**WORK REQUEST:** Scan the listing below for the string "instances" and copy each line where it turns up.
----- SOURCE DATA -----
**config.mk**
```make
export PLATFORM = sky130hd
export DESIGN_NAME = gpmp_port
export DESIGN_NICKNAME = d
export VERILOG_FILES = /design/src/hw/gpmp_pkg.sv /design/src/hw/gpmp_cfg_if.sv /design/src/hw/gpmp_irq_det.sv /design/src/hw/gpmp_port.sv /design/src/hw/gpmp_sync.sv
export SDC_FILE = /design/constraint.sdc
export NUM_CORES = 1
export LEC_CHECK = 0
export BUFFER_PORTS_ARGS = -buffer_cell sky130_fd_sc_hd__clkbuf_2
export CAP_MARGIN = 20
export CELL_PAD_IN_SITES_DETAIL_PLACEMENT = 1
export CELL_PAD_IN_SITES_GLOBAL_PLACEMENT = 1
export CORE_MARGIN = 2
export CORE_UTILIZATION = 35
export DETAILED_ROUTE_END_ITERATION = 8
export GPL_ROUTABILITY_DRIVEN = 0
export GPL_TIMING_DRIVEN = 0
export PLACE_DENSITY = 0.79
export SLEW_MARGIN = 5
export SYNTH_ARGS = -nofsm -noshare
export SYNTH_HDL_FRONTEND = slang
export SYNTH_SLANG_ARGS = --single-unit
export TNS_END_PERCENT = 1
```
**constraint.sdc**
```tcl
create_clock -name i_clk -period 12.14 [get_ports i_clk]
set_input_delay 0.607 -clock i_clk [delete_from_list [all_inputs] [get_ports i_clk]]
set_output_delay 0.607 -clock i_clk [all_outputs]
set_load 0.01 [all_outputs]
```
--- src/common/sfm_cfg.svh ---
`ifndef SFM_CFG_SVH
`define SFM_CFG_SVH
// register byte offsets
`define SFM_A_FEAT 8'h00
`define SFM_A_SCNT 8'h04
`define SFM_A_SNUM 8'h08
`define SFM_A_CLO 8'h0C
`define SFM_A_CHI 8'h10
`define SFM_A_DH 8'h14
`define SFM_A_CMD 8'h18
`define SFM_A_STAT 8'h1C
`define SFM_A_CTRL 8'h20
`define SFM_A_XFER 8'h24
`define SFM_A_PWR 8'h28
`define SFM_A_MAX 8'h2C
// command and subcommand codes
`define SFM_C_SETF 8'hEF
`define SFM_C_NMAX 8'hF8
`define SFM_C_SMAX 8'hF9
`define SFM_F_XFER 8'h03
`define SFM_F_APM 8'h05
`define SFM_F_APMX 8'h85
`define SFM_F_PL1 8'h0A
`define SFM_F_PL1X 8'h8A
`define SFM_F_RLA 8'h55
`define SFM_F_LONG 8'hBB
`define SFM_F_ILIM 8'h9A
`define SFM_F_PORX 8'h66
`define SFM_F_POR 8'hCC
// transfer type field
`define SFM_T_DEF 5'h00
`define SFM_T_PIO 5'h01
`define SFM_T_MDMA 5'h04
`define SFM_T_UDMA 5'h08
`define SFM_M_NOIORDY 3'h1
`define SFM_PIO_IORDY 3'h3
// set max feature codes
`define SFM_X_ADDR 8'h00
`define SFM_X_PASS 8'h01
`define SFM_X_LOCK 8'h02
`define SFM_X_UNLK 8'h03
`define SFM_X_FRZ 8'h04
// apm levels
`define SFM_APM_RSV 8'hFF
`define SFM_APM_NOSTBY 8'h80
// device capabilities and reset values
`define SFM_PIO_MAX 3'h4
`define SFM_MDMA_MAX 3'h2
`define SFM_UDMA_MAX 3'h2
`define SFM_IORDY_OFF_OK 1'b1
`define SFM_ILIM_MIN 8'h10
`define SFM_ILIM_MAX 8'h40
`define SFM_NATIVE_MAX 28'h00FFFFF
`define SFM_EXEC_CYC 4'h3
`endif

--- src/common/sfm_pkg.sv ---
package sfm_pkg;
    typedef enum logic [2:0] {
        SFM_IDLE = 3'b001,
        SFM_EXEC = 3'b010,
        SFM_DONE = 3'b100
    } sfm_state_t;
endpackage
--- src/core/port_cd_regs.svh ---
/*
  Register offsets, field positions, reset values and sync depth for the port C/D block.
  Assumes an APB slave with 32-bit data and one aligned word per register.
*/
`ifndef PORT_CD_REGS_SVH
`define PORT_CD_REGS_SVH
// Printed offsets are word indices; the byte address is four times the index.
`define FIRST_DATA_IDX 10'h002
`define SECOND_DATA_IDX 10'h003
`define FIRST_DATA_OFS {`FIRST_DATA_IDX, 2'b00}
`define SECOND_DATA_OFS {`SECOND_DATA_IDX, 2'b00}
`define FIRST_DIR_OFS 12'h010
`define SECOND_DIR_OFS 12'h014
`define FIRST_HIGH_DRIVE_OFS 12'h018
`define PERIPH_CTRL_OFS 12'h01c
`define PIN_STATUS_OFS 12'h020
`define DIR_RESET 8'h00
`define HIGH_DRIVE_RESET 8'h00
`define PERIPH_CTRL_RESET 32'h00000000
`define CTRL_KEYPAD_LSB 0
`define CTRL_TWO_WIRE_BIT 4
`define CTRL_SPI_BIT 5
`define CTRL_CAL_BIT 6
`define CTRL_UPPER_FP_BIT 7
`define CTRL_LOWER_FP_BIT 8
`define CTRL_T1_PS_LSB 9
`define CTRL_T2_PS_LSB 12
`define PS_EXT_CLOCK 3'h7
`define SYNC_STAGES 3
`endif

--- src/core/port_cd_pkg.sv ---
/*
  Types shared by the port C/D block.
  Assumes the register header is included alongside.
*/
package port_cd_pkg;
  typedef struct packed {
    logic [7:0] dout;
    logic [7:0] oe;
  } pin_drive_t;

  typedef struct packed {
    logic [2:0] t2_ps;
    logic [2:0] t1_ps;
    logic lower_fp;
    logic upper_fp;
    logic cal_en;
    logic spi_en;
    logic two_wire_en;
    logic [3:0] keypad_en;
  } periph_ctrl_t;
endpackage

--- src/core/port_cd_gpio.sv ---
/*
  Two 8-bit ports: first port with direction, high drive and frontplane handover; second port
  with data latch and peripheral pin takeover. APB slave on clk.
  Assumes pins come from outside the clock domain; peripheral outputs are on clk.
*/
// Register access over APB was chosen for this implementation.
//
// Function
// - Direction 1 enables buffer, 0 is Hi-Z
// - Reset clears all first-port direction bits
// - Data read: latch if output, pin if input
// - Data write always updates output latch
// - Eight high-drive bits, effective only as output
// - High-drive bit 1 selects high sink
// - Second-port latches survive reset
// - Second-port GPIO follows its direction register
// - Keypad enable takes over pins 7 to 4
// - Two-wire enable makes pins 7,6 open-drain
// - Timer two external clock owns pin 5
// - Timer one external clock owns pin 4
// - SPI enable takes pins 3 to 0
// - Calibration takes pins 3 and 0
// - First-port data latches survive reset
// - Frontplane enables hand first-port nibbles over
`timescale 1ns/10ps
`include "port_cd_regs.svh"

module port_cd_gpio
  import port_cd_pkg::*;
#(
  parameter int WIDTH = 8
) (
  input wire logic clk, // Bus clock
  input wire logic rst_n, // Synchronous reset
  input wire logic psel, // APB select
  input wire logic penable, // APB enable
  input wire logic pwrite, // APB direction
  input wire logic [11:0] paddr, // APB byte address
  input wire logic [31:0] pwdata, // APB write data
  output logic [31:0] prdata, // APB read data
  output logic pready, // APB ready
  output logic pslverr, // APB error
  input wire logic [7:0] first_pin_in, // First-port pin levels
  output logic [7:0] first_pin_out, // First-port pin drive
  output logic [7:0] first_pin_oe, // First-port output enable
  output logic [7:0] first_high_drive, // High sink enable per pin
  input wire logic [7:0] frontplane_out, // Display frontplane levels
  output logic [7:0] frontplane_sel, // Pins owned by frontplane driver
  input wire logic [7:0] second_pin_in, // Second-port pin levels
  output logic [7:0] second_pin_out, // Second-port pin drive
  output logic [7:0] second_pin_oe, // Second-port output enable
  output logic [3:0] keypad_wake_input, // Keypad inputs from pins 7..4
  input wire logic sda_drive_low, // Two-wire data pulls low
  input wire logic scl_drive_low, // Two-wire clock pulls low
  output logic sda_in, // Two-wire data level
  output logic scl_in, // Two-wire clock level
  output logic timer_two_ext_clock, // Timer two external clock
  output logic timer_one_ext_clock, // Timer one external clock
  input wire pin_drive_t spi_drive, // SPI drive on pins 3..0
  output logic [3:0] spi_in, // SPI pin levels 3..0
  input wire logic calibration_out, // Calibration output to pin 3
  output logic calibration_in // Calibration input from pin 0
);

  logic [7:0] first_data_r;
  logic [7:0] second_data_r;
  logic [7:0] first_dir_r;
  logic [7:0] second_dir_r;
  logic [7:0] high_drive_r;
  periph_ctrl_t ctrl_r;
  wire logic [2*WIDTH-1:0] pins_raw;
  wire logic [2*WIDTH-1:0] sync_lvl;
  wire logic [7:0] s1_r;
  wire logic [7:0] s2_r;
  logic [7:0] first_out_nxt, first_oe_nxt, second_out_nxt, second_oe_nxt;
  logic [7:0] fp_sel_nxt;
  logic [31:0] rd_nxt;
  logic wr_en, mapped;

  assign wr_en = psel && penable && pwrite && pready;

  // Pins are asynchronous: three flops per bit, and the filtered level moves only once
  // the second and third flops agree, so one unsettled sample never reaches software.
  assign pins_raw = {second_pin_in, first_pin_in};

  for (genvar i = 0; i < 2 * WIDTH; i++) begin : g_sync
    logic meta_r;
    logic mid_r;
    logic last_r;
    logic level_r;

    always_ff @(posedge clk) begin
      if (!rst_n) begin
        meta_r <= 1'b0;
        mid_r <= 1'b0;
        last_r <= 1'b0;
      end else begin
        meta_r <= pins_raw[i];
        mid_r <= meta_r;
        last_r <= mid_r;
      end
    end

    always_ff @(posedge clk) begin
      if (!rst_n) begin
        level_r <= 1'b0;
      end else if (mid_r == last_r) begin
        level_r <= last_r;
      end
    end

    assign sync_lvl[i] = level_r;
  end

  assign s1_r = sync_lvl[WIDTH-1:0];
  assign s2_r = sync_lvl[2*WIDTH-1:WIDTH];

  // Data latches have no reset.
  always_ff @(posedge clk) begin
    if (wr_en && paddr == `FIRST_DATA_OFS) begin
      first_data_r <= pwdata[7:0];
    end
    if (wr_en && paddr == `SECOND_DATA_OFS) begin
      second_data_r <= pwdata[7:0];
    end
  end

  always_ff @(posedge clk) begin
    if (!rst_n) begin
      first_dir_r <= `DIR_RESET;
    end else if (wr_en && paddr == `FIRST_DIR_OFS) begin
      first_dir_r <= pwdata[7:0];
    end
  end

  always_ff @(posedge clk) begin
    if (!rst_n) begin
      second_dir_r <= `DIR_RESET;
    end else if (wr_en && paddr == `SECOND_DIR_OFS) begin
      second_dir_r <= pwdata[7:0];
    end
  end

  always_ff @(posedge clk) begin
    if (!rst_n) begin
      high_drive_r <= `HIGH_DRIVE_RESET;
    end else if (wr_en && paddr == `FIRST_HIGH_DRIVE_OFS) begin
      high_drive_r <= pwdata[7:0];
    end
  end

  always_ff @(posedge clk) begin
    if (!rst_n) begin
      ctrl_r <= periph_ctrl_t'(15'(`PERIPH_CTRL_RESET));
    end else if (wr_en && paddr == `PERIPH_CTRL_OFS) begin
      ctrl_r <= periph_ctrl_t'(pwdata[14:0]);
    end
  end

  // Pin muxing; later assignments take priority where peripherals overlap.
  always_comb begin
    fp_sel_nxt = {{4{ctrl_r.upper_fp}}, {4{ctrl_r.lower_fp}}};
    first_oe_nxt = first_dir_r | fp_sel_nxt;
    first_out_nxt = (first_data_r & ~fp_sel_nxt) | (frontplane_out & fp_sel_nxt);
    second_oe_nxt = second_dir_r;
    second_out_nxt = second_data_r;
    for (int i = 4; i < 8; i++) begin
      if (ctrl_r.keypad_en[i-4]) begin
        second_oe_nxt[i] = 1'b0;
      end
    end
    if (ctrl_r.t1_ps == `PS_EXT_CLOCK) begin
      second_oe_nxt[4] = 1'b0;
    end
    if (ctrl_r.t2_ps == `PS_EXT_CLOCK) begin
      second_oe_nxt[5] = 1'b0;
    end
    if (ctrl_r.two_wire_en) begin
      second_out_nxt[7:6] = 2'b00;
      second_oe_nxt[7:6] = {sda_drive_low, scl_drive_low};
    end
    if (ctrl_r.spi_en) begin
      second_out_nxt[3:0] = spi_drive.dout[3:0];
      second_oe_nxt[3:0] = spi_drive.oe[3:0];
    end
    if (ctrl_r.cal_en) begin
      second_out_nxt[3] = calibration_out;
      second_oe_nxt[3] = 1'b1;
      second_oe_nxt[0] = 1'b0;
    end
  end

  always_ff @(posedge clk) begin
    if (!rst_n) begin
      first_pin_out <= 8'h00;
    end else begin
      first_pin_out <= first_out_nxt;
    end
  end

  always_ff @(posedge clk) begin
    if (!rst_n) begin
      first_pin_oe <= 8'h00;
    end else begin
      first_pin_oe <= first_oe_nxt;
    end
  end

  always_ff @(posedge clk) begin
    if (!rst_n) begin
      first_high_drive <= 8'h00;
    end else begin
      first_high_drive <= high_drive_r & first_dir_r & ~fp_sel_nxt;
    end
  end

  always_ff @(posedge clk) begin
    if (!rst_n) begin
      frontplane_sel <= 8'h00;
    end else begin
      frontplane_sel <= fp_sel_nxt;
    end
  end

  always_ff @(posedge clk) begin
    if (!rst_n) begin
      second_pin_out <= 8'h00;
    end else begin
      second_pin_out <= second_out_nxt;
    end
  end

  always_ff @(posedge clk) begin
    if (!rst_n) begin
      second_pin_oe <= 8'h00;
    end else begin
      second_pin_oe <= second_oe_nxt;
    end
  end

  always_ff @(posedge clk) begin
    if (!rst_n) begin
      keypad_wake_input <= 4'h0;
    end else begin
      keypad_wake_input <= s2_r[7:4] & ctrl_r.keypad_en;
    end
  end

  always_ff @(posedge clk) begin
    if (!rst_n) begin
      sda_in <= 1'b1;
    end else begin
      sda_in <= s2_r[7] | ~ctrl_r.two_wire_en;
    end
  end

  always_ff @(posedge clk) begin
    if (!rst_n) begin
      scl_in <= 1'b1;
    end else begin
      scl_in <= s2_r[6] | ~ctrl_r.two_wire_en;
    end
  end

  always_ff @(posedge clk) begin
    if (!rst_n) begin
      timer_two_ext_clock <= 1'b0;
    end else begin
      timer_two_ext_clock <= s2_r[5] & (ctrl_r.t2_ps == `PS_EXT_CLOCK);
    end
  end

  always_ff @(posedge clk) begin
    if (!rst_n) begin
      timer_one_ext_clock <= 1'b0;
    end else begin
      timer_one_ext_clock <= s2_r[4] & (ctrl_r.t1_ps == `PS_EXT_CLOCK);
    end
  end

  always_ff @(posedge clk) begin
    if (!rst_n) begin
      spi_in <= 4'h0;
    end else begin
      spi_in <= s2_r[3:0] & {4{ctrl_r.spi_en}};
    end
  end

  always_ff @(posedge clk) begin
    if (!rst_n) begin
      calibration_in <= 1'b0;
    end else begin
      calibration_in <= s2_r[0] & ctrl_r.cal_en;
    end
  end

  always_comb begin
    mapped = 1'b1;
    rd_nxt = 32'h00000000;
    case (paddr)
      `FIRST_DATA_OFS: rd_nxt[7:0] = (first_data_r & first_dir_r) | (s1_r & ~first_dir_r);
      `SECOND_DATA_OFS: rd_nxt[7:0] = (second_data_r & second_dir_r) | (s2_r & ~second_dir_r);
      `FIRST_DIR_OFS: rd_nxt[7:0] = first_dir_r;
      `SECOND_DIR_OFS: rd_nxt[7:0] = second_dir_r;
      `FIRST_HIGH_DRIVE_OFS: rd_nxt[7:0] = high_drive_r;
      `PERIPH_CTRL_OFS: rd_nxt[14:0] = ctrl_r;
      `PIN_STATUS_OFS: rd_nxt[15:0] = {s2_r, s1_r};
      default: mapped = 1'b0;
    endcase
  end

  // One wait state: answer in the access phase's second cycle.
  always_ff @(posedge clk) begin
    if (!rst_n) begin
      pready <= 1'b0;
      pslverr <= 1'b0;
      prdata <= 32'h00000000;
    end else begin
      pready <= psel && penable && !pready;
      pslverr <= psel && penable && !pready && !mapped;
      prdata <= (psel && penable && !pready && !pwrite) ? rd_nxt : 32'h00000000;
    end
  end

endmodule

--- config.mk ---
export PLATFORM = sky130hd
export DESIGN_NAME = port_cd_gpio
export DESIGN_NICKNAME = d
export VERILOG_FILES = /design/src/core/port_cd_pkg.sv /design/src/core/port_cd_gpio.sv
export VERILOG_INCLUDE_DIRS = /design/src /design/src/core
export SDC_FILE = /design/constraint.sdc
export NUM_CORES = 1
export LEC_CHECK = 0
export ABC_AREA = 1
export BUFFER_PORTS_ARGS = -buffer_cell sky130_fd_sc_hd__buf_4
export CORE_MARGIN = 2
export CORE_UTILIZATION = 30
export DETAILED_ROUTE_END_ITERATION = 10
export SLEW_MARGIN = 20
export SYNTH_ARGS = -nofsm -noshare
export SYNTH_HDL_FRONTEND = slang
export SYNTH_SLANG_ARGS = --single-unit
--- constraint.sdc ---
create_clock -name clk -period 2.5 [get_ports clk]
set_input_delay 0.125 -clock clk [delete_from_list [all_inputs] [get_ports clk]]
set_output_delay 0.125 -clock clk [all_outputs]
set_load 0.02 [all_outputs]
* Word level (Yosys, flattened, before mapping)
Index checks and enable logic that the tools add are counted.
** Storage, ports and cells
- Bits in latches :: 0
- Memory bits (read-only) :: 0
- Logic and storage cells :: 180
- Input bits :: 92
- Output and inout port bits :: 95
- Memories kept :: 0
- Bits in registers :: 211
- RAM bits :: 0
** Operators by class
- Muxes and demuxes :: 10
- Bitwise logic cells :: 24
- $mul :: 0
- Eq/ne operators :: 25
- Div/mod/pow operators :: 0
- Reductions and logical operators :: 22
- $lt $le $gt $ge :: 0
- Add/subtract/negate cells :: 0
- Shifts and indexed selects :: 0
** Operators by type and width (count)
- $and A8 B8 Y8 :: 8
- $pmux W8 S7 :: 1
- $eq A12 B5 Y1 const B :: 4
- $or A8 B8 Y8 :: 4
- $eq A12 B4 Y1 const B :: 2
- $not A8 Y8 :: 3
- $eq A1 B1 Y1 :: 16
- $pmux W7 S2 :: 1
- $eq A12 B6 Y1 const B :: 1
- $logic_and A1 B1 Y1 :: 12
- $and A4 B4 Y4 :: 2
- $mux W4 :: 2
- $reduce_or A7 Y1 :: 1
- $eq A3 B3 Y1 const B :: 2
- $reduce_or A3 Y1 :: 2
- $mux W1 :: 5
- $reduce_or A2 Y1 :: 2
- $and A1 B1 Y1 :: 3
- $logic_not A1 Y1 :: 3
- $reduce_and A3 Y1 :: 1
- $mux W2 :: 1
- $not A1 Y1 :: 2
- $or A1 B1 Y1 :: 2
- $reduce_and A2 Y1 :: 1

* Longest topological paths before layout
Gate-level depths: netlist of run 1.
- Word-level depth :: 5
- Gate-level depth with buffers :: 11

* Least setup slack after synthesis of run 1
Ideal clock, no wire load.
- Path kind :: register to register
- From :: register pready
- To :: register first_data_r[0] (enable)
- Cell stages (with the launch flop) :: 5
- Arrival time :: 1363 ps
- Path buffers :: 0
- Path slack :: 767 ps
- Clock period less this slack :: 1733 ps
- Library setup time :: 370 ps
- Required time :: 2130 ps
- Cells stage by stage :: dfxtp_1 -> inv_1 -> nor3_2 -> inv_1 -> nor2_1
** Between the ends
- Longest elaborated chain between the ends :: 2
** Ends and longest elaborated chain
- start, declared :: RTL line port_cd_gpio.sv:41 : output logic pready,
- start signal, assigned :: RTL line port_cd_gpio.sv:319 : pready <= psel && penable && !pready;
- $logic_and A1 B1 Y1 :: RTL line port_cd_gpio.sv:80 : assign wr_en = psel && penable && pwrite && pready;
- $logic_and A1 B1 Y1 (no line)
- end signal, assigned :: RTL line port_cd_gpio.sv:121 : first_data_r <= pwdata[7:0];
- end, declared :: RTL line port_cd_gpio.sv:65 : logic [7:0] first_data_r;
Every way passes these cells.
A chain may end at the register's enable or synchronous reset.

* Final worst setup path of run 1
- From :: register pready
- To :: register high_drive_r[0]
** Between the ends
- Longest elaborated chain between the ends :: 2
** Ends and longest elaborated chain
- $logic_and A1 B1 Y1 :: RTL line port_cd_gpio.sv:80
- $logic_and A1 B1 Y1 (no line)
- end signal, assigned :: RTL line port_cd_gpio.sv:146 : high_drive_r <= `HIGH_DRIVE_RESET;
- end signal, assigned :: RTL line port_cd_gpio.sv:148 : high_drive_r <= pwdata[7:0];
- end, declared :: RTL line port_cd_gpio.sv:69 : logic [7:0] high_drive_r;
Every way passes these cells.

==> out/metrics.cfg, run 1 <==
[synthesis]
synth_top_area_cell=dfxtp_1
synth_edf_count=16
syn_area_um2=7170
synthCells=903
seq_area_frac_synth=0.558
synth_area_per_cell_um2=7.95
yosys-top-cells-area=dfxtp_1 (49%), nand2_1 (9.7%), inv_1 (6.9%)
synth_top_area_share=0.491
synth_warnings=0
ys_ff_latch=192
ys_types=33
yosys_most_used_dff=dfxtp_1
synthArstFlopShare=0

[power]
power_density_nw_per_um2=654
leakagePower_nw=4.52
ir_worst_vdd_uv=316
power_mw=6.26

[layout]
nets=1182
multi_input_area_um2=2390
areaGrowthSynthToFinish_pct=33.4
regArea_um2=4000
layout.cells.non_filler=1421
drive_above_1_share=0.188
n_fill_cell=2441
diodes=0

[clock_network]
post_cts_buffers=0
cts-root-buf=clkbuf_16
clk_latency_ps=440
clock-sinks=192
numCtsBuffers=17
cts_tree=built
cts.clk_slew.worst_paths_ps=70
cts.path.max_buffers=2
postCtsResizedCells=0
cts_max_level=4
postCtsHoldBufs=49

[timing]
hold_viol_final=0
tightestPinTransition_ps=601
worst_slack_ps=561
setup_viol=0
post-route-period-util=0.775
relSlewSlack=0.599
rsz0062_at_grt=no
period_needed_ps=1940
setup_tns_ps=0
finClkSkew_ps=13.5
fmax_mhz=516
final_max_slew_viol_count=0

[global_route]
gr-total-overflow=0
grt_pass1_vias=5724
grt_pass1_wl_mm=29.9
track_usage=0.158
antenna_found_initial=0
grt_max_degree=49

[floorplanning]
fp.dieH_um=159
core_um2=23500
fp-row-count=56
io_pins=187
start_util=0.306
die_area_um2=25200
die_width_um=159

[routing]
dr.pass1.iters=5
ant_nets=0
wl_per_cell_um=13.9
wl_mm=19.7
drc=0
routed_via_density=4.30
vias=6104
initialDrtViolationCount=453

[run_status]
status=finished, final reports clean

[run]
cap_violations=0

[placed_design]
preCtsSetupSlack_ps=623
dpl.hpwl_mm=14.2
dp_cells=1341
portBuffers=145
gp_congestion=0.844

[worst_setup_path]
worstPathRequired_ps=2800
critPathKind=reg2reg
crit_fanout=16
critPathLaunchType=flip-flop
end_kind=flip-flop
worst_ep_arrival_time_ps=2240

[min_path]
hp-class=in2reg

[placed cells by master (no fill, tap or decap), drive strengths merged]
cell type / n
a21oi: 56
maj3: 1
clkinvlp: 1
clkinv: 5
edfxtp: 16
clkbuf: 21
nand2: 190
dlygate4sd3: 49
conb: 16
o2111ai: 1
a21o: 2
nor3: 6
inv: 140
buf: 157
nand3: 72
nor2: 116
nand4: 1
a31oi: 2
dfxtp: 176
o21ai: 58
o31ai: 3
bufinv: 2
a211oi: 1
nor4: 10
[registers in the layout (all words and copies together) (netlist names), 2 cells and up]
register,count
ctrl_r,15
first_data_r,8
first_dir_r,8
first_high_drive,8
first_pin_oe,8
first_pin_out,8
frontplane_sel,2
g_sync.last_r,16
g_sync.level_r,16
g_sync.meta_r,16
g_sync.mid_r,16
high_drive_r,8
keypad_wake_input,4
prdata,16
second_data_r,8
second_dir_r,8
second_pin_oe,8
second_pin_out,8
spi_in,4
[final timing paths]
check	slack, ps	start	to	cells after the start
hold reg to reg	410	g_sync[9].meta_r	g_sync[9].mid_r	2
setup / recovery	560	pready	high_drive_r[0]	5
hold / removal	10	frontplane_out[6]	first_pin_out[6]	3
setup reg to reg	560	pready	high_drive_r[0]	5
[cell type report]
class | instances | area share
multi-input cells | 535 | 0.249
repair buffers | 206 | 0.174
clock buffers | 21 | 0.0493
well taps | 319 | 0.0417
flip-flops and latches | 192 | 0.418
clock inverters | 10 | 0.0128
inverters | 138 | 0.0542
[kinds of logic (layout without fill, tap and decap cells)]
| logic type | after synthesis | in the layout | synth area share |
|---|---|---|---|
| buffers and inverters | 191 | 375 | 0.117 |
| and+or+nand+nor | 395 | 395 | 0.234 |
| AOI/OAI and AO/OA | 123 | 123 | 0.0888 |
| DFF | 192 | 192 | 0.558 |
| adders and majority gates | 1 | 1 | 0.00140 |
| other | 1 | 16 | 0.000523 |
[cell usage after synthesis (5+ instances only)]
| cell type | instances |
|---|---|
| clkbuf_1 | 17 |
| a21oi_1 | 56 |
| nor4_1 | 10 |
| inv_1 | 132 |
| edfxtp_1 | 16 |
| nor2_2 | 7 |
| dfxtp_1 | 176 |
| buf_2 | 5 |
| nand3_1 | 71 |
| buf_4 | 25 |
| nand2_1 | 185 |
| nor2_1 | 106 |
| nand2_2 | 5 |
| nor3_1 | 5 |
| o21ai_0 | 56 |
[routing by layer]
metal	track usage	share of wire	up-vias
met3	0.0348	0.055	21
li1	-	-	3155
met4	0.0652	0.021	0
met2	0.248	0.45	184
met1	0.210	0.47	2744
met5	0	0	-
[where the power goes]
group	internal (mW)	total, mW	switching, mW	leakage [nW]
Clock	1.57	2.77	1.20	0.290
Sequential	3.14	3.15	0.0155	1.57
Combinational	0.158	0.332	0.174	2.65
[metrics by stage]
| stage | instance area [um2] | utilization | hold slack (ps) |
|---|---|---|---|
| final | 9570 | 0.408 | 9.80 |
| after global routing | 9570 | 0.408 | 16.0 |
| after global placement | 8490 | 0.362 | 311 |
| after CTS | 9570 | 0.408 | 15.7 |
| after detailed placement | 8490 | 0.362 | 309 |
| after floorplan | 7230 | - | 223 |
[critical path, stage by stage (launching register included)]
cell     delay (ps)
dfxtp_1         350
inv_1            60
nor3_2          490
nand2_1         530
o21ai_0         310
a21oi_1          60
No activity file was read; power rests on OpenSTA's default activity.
-----
**OUTPUT BELOW:**
class | instances | area share
[cell usage after synthesis (5+ instances only)]
| cell type | instances |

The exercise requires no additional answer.